Energetic electron flux pulsations observed at geostationary orbit: Relation to magnetic pulsations

Abstract

Energetic electron data (30–300 keV) from Los Alamos National Laboratory charged particle analyzers on board geostationary satellites were compared with magnetic field data from the GOES 3 geostationary satellite to study electron flux pulsations in the Pc 4–5 frequency range. From particle data and magnetic field data obtained with the satellites located only a small spatial distance apart, it is found that 60% of electron flux pulsation events have clearly associated magnetic pulsations.
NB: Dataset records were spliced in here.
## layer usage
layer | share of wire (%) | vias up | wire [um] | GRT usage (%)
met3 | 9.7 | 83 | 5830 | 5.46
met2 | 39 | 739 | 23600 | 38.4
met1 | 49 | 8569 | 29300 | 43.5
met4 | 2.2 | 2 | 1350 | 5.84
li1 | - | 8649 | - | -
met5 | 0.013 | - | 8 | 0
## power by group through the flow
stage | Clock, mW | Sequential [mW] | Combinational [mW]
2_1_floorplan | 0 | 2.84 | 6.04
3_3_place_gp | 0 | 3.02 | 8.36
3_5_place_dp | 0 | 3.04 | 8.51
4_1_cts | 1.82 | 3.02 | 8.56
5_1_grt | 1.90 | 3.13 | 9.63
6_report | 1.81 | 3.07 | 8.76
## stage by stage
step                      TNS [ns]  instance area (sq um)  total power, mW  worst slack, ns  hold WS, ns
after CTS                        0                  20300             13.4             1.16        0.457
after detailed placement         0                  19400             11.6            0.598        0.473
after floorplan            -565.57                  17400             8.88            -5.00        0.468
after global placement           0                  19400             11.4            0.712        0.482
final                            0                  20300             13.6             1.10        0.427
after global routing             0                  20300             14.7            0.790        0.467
The magnetic pulsations have three different polarization and frequency characteristics: radially polarized Pc 4, azimuthally polarized Pc 5, and compressional Pc 5. Based on theoretical work presented by Southwood and Kivelson, it is concluded that the possible causes of the observed flux modulations are convection of a particle density gradient for the radially polarized Pc 4; the mirror effect, adiabatic acceleration, or convection of a particle density gradient for the azimuthally polarized Pc 5; and the mirror effect for the compressional Pc 5. Using data from geostationary satellites located at different magnetic latitudes, it is also found that the occurrence probability increases with latitude for the Pc 4 electron flux pulsations, whereas the probability is independent of the latitude for the Pc 5 pulsations. This is interpreted as due to the fundamental (Pc 5) and second harmonic (Pc 4) structure of standing waves. The electron flux pulsations which do not accompany magnetic pulsations are attributed to azimuthally polarized fundamental standing waves that have a magnetic node very close to the satellites.